(Task brief): Some lines in the entries contain the word "dropped". Copy all of them.

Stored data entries
- - - - -

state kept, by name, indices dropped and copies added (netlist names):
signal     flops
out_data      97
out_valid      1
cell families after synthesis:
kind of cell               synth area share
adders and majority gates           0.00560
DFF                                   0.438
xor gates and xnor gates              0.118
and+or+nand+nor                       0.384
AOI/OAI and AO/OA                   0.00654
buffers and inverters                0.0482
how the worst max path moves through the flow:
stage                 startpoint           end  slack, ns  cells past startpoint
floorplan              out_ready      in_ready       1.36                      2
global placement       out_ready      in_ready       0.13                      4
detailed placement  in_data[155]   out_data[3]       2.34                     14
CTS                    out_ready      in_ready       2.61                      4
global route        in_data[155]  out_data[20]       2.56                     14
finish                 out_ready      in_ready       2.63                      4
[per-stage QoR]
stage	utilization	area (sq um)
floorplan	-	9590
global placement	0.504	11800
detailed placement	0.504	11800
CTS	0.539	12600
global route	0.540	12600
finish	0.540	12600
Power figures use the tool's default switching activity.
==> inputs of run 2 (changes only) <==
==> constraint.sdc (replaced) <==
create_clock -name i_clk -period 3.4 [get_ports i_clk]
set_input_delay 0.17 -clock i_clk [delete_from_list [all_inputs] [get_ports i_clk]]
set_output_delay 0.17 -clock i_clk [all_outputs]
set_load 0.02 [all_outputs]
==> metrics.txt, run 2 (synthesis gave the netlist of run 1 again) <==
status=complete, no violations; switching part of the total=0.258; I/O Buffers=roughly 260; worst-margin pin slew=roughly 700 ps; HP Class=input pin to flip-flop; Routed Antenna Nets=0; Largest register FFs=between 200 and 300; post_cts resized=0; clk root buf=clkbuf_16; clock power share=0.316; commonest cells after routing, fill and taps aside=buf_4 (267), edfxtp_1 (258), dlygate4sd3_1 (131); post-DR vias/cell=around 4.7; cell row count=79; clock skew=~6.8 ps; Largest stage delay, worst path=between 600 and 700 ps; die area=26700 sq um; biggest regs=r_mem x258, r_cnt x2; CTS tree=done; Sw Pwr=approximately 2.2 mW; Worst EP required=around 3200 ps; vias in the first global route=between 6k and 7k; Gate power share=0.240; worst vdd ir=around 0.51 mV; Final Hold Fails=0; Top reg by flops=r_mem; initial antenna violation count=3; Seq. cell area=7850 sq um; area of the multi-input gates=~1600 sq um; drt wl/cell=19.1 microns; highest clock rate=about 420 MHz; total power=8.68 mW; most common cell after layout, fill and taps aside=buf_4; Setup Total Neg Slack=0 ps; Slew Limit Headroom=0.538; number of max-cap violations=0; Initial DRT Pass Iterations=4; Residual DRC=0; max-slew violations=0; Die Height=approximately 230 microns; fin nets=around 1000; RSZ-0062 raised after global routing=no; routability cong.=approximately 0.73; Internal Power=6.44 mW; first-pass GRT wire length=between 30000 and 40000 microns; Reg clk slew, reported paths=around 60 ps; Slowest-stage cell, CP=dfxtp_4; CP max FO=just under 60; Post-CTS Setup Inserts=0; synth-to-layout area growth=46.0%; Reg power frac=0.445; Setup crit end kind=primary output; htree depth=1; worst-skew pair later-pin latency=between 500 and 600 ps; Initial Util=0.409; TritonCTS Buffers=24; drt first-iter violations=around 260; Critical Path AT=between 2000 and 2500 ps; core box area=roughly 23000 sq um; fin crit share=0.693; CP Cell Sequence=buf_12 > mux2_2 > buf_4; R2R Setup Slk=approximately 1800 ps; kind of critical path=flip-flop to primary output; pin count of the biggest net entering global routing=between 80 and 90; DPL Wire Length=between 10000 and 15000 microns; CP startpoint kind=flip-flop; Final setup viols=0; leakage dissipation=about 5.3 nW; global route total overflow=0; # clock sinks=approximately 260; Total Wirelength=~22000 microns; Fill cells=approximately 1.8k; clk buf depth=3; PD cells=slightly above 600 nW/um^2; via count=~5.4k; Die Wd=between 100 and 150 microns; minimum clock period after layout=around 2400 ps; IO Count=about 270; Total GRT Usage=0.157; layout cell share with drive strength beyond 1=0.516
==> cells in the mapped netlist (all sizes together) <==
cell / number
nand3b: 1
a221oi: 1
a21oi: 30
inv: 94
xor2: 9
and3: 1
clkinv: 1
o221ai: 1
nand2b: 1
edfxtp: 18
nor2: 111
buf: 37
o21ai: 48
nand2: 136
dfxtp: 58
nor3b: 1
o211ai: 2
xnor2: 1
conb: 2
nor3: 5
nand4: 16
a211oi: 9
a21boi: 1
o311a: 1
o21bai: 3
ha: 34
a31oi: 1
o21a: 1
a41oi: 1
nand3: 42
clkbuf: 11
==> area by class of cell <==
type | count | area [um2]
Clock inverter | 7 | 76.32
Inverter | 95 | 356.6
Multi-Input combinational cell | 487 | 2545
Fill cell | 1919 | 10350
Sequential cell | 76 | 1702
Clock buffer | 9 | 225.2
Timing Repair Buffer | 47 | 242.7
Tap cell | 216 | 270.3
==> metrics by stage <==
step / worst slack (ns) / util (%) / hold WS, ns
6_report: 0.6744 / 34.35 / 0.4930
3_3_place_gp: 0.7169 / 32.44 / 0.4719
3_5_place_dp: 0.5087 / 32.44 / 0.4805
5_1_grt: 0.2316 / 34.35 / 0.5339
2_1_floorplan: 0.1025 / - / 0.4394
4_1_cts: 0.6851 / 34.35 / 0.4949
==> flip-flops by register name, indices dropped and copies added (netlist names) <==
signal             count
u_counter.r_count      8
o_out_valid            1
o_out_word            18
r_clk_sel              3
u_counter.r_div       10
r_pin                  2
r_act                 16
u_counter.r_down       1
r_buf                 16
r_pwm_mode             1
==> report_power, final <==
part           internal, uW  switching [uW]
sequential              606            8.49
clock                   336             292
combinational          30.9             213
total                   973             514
<file path="src/rtl/tpp_pkg.sv">
package tpp_pkg;

  localparam logic [11:0] ID_MASK = 12'hFFF;
  localparam logic [31:0] CNT_MAX = 32'hFFFF_FFFF;
  localparam logic [31:0] SUM_MAX = 32'h7FFF_FFFF;
  localparam logic [31:0] SUM_MIN = 32'h8000_0000;

  typedef enum logic {
    CMD_RECORD = 1'b0,
    CMD_READ   = 1'b1
  } cmd_t;

  typedef struct packed {
    cmd_t               cmd;
    logic [11:0]        trans_id;
    logic signed [15:0] event_time;
    logic [5:0]         read_row;
    logic [5:0]         read_col;
  } item_t;

  typedef struct packed {
    logic [5:0]         local_index;
    logic               new_entry;
    logic               table_full;
    logic [31:0]        pair_count;
    logic signed [31:0] delay_sum;
    logic [11:0]        row_id;
    logic [6:0]         entries_used;
  } result_t;

  typedef enum logic [2:0] {
    ST_CLEAR,
    ST_IDLE,
    ST_MATCH,
    ST_ENCODE,
    ST_MEMRD,
    ST_UPDATE
  } state_t;

  typedef struct packed {
    logic clear;
    logic load;
    logic match;
    logic encode;
    logic memrd;
    logic update;
  } ctrl_t;

  typedef struct packed {
    logic clear_last;
  } status_t;

endpackage

</file>
<file path="src/rtl/tpp_ctrl.sv">
module tpp_ctrl
  import tpp_pkg::*;
(
  input  logic    clk,
  input  logic    rst,
  input  logic    start,
  input  status_t status,
  output ctrl_t   ctrl,
  output logic    busy
);

  state_t state, state_next;

  always_ff @(posedge clk) begin
    if (rst) begin
      state <= ST_CLEAR;
    end else begin
      state <= state_next;
    end
  end

  always_comb begin
    state_next = state;
    unique case (state)
      ST_CLEAR:  state_next = status.clear_last ? ST_IDLE : ST_CLEAR;
      ST_IDLE:   state_next = start ? ST_MATCH : ST_IDLE;
      ST_MATCH:  state_next = ST_ENCODE;
      ST_ENCODE: state_next = ST_MEMRD;
      ST_MEMRD:  state_next = ST_UPDATE;
      ST_UPDATE: state_next = start ? ST_MATCH : ST_IDLE;
      default:   state_next = ST_CLEAR;
    endcase
  end

  // Take a new item in the final step of the current one.
  always_comb begin
    ctrl        = '0;
    busy        = 1'b1;
    unique case (state)
      ST_CLEAR:  ctrl.clear = 1'b1;
      ST_IDLE: begin
        busy      = 1'b0;
        ctrl.load = start;
      end
      ST_MATCH:  ctrl.match  = 1'b1;
      ST_ENCODE: ctrl.encode = 1'b1;
      ST_MEMRD:  ctrl.memrd  = 1'b1;
      ST_UPDATE: begin
        busy        = 1'b0;
        ctrl.update = 1'b1;
        ctrl.load   = start;
      end
      default: busy = 1'b1;
    endcase
  end

endmodule

</file>
<file path="config.mk">
export PLATFORM = sky130hd
export DESIGN_NAME = tpp_ctrl
export DESIGN_NICKNAME = d
export VERILOG_FILES = /design/src/rtl/tpp_pkg.sv /design/src/rtl/tpp_ctrl.sv
export SDC_FILE = /design/constraint.sdc
export NUM_CORES = 1
export LEC_CHECK = 0
export ABC_CLOCK_PERIOD_IN_PS = 1300
export BUFFER_PORTS_ARGS = -buffer_cell sky130_fd_sc_hd__buf_4
export CORE_AREA = 3 3 40 42
export CTS_CLUSTER_SIZE = 24
export DETAILED_ROUTE_END_ITERATION = 6
export DIE_AREA = 0 0 43 45
export PLACE_DENSITY = 0.31
export SLEW_MARGIN = 5
export SYNTH_ARGS = -nofsm -noshare
export SYNTH_HDL_FRONTEND = slang
export SYNTH_SLANG_ARGS = --single-unit
</file>
<file path="constraint.sdc">
create_clock -name clk -period 1.3 [get_ports clk]
set_clock_uncertainty 0.1 [all_clocks]
set_input_delay 0.26 -clock clk [delete_from_list [all_inputs] [get_ports clk]]
set_output_delay 0.26 -clock clk [all_outputs]
set_load 0.01 [all_outputs]
</file>
---- Word level (Yosys, flattened, before mapping) ----
Index checks and enable logic that the tools add are counted.
storage, ports and cells
  bits in registers ....................... 3
  bits in latches ......................... 0
  memory bits (writable) .................. 0
  ROM bits ................................ 0
  output and inout bits ................... 7
  word-level logic and storage cells ...... 18
  memories ................................ 0
cells by class
  $add $sub $neg .......................... 0
  $mul .................................... 0
  divide/modulo/power cells ............... 0
  order comparisons ....................... 0
  eq/ne operators ......................... 5
  shifts and indexed selects .............. 0
  muxes and demuxes ....................... 10
  bitwise operators ....................... 0
  reduce and logical (&&, ||, !) cells .... 2
operators by type and width
  operator            number
  $pmux 3 s5          1
  $mux 1              8
  $eq 3x2->1 const B  2
  $eq 3x3->1 const B  2
  $eq 3x1->1 const B  1
  $logic_not 3->1     1
  $mux 2              1
  $reduce_or 2->1     1

---- Logic depth before layout (Yosys ltp) ----
Gate-level depths: netlist of the first run.
  word-level depth ........................ 3
  depth in mapped cells ................... 2
  mapped depth without buffers ............ 2

---- Worst setup path after synthesis of the first run ----
Ideal clock, no wire load.
  kind .................................... reg-to-output
  start ................................... register state[2]
  end ..................................... output ctrl[1] (netlist name)
  arrival ................................. 0.864 ns
  setup slack ............................. 0.076 ns
  cell stages (with the launch flop) ...... 3
  path buffers ............................ 0
  path through ............................ dfxtp_1 -> or3b_1 -> inv_1
RTL lines
  element                   line            text
  start: declaration        tpp_ctrl.sv:12  state_t state, state_next;
  start signal: assignment  tpp_ctrl.sv:18  state <= state_next;
  end: declaration          tpp_ctrl.sv:8   output ctrl_t ctrl,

- - - - -

(Result below):
state kept, by name, indices dropped and copies added (netlist names):
==> flip-flops by register name, indices dropped and copies added (netlist names) <==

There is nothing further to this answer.